14 DAY TRIAL // Scientists with the Ohio State University were recently able to determine that a little-known protein is able to single-handedly stop the spread of breast cancer, if the gene that codes it is shut down. This molecule has only been recently tied to cancer, so researchers had no idea what to expect when they began assessing its role in this disease.
What the team has found is that breast cancer cells become significantly less likely to spread when the gene coding for the production of myoferlin are inactivated. This implies that lowered amounts of this molecule are responsible for slowing down the development of cancer. Scientists say that future efforts to develop new therapies could focus on this protein and its effects.
This investigation was carried out on lab mice, but the OSU team is hopeful that the results could potentially be applicable to humans as well. If that were the case, then in the future breast cancer would be limited to only the extent of the original tumor, and stop being a life-threatening condition.

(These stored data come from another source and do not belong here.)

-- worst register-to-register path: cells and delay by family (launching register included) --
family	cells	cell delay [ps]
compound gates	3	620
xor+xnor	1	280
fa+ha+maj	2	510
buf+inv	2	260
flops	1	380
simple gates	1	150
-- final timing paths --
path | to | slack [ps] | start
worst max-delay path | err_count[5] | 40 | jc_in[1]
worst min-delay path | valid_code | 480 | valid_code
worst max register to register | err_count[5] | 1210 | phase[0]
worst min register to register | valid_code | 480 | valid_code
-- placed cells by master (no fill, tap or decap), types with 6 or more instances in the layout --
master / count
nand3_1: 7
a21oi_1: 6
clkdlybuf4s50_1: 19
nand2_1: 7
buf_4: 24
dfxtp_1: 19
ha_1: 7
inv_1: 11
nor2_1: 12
--- src/rtl/apb_master_arb.sv ---
// Round-robin sharing of one APB master port between NUM_REQ requesters.
// Optional ACCESS watchdog enabled by defining APB_TIMEOUT_EN.
module apb_master_arb
  import apb_arb_pkg::*;
#(
  parameter int NUM_REQ = DEF_NUM_REQ,
  parameter int AW      = DEF_AW,
  parameter int DW      = DEF_DW,
  parameter int TIMEOUT = DEF_TIMEOUT
) (
  input  logic                  pclk,
  input  logic                  presetn,
  input  logic [NUM_REQ-1:0]    req_valid,
  output logic [NUM_REQ-1:0]    req_ready,
  input  logic [NUM_REQ-1:0]    req_write,
  input  logic [NUM_REQ*AW-1:0] req_addr,
  input  logic [NUM_REQ*DW-1:0] req_wdata,
  output logic [NUM_REQ-1:0]    rsp_valid,
  output logic [DW-1:0]         rsp_rdata,
  output logic                  rsp_slverr,
  output logic [AW-1:0]         paddr,
  output logic                  pwrite,
  output logic                  psel,
  output logic                  penable,
  output logic [DW-1:0]         pwdata,
  input  logic [DW-1:0]         prdata,
  input  logic                  pready,
  input  logic                  pslverr
);

  localparam int IW = idx_w(NUM_REQ);

  apb_state_e           state, state_nxt;
  logic [IW-1:0]        ptr, win_idx, grant_idx;
  logic [NUM_REQ-1:0]   grant, win_onehot;
  logic                 accept, done, abort, timeout_hit;
  logic [AW-1:0]        sel_addr;
  logic [DW-1:0]        sel_wdata;
  logic                 sel_write;

  rr_arbiter #(.N(NUM_REQ), .IW(IW)) u_rr (
    .req   (req_valid),
    .ptr   (ptr),
    .grant (grant),
    .idx   (grant_idx)
  );

  // Route the winner's request fields to the address/data registers.
  always_comb begin
    sel_addr  = '0;
    sel_wdata = '0;
    sel_write = 1'b0;
    for (int i = 0; i < NUM_REQ; i++) begin
      if (grant_idx == IW'(i)) begin
        sel_addr  = req_addr[i*AW +: AW];
        sel_wdata = req_wdata[i*DW +: DW];
        sel_write = req_write[i];
      end else begin
        sel_addr  = sel_addr;
      end
    end
  end

  always_comb begin
    win_onehot          = '0;
    win_onehot[win_idx] = 1'b1;
  end

  // Next-state logic; acceptance is suppressed while reset is asserted.
  always_comb begin
    state_nxt = state;
    accept    = 1'b0;
    done      = 1'b0;
    abort     = 1'b0;
    case (state)
      IDLE: begin
        if ((|req_valid) && presetn) begin
          accept    = 1'b1;
          state_nxt = SETUP;
        end else begin
          state_nxt = IDLE;
        end
      end
      SETUP: state_nxt = ACCESS;
      ACCESS: begin
        if (pready) begin
          done      = 1'b1;
          state_nxt = IDLE;
        end else if (timeout_hit) begin
          abort     = 1'b1;
          state_nxt = IDLE;
        end else begin
          state_nxt = ACCESS;
        end
      end
      default: state_nxt = IDLE;
    endcase
  end

  assign req_ready = accept ? grant : '0;

  // FSM, pointer, APB bus registers and one-cycle response pulse.
  always_ff @(posedge pclk or negedge presetn) begin
    if (!presetn) begin
      state      <= IDLE;
      ptr        <= '0;
      win_idx    <= '0;
      psel       <= 1'b0;
      penable    <= 1'b0;
      pwrite     <= 1'b0;
      paddr      <= '0;
      pwdata     <= '0;
      rsp_valid  <= '0;
      rsp_rdata  <= '0;
      rsp_slverr <= 1'b0;
    end else begin
      state     <= state_nxt;
      psel      <= (state_nxt != IDLE);
      penable   <= (state_nxt == ACCESS);
      rsp_valid <= '0;
      if (accept) begin
        paddr   <= sel_addr;
        pwdata  <= sel_wdata;
        pwrite  <= sel_write;
        win_idx <= grant_idx;
        ptr     <= (grant_idx == IW'(NUM_REQ-1)) ? '0 : grant_idx + IW'(1);
      end
      if (done) begin
        rsp_valid  <= win_onehot;
        rsp_rdata  <= pwrite ? '0 : prdata;
        rsp_slverr <= pslverr;
      end else if (abort) begin
        rsp_valid  <= win_onehot;
        rsp_rdata  <= '0;
        rsp_slverr <= 1'b1;
      end
    end
  end

`ifdef APB_TIMEOUT_EN
  localparam int TW = $clog2(TIMEOUT + 1);
  logic [TW-1:0] to_cnt;

  // Counts stalled ACCESS cycles; cleared while in SETUP, i.e. on ACCESS entry.
  always_ff @(posedge pclk or negedge presetn) begin
    if (!presetn) begin
      to_cnt <= '0;
    end else if (state == SETUP) begin
      to_cnt <= '0;
    end else if ((state == ACCESS) && !pready) begin
      to_cnt <= to_cnt + TW'(1);
    end
  end

  assign timeout_hit = (state == ACCESS) && !pready && (to_cnt == TW'(TIMEOUT - 1));
`else
  assign timeout_hit = 1'b0;
`endif

endmodule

Previously, the same team demonstrated that reducing the amount of myoferlin in cell cultures limited breast cancer cells' abilities to become separated from the original tumor site and spread through the body to produce metastasis. Patients in whom these cells start to flake off from tumors enter the terminal stages of the disease and usually die shortly thereafter.
In the new study, the team has shown that the same protective effect occurs in live animals as well. Details of their investigation are published in the latest issue of the open-access scientific journal PLoS ONE, which is edited by the Public Library of Science.
In all mice that received breast cancer cells, and that lacked the protein myoferlin, the disease developed in small, self-contained tumors that were unable to develop as fast and as aggressively as they usually do. In mice that were engineered to express higher amounts of myoferlin, the diseased cells penetrated the surrounding tissues and led to significant tumor growth.
“Theoretically, if a patient had a tumor in which the myoferlin level was low, it would be defined as small and a surgeon could remove it and it wouldn’t metastasize. That’s the nodule type of tumor we saw in the mice with the silenced protein,” says senior study author Douglas Kniss.
The expert holds an appointment as a professor of obstetrics and gynecology with the OSU Wexner Medical Center. He says that myoferlin appears to play a role in both molecular and mechanical processes associated with tumor development.